So what does all of this have to do with a currency lifecycle and the key indicators that I was talking about earlier? Well, in order to understand that, let’s start at the beginning. In any society, it starts with bartering and trading goods and services in exchange for goods and services, but that can only last so long before you run into natural roadblocks. So it’s only natural that some kind of free money market emerges. Historically and to this day, the money of choice used has always been gold and silver. This system is great for you, the citizens because you have the control, but as you can imagine, it is not great for you Guessed it. Governments, the government doesn’t control the money supply. It becomes much more difficult for them to manipulate the economy. This brings us to the next stage. Government controls the money. So naturally at this point, under the guise of progress and the needs of the society, governments are going to find a way to control the money.

This could start out in the form of more laws, taxes, tariffs, rules, regulations, but in reality, it’s not good enough to regulate. They actually need to control and in order to have true control, they have to be in charge of the money supply. And in order to do that, the first step is to create their own money, their own paper notes or nowadays digital currency, something that they can present and say, this has value and we all know where this is going.

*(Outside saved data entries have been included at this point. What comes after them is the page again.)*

===== src/utsc_defs.svh =====
`ifndef UTSC_DEFS_SVH
`define UTSC_DEFS_SVH

// register indices, byte address is four times the index
`define UTSC_IDX_H_START   8'h5C
`define UTSC_IDX_H_END     8'h5D
`define UTSC_IDX_V_START   8'h5E
`define UTSC_IDX_V_END     8'h5F
`define UTSC_IDX_COMBINE   8'h60
`define UTSC_IDX_STATUS    8'h70

// combine register field positions
`define UTSC_OP_XOR_BIT    0
`define UTSC_OP_OR_BIT     1
`define UTSC_OP_AND_BIT    2
`define UTSC_OP_POL_BIT    3

// field widths
`define UTSC_OP_W          4
`define UTSC_LINE_W        15
`define UTSC_PIX_W         16

// reset values
`define UTSC_H_START_RST   16'h0000
`define UTSC_H_END_RST     16'h0000
`define UTSC_V_START_RST   15'h0000
`define UTSC_V_END_RST     15'h0000
`define UTSC_OP_RST        4'h8

// status register bit positions
`define UTSC_ST_HORIZ_BIT  0
`define UTSC_ST_VERT_BIT   1
`define UTSC_ST_OUT_BIT    2

// bus answers and word alignment
`define UTSC_RESP_OKAY     2'h0
`define UTSC_RESP_SLVERR   2'h2
`define UTSC_WORD_ALIGN    2'h0

`endif


===== src/utsc_pkg.sv =====
package utsc_pkg;
    typedef logic [9:0]  addr_t;  // byte address
    typedef logic [31:0] data_t;  // bus word
    typedef logic [3:0]  strb_t;  // byte enables
    typedef logic [1:0]  resp_t;  // bus response
    typedef logic [15:0] pix_t;   // pixel count
    typedef logic [14:0] line_t;  // line count
    typedef enum logic { WR_IDLE, WR_RESP } wr_state_t;
    typedef enum logic { RD_IDLE, RD_DATA } rd_state_t;
endpackage : utsc_pkg


===== src/signal_combiner.sv =====
`timescale 1ns/1ps
// operator selection and output polarity for the combined signal
module signal_combiner (
    input  wire logic i_horiz,     // horizontal component
    input  wire logic i_vert,      // vertical component
    input  wire logic i_sel_and,   // and selection
    input  wire logic i_sel_or,    // or selection
    input  wire logic i_sel_xor,   // xor selection
    input  wire logic i_polarity,  // 1 = active low
    output logic      o_level      // pin level
);
    logic both_on;    // and result
    logic either_on;  // or result
    logic one_on;     // xor result
    logic active;     // selected result

    assign both_on   = i_horiz & i_vert;
    assign either_on = i_horiz | i_vert;
    assign one_on    = i_horiz ^ i_vert;

    // and wins over or, or over xor
    assign active = i_sel_and ? both_on :
                    i_sel_or  ? either_on :
                    i_sel_xor ? one_on : 1'b0;

    // polarity 1 inverts the active level
    assign o_level = active ^ i_polarity;
endmodule : signal_combiner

It starts with this currency, this money being tied to gold, backed by gold. There is some real value because you could take, let’s say this paper note and exchange it. It is convertible for gold, but eventually that is not good enough for the government because they are tied to gold and because of that, they don’t have as much control and they do not have as many tools at their disposal. So the only way to get more tools is to move away from gold, to move away from any real value because at that point they can increase the debt.

This brings us to the next stage, which is government devalues the currency at this point, it’s fiat money. The government’s fully control it. They can do whatever they want with it. They can spend it how they see fit, take on debt, and since they control it, they have additional tools that can sustain that growth or sustain that debt. But let’s pause and talk about lending and debt because this is going to be key to understanding how a currency is actually devalued and how we got to where we are today.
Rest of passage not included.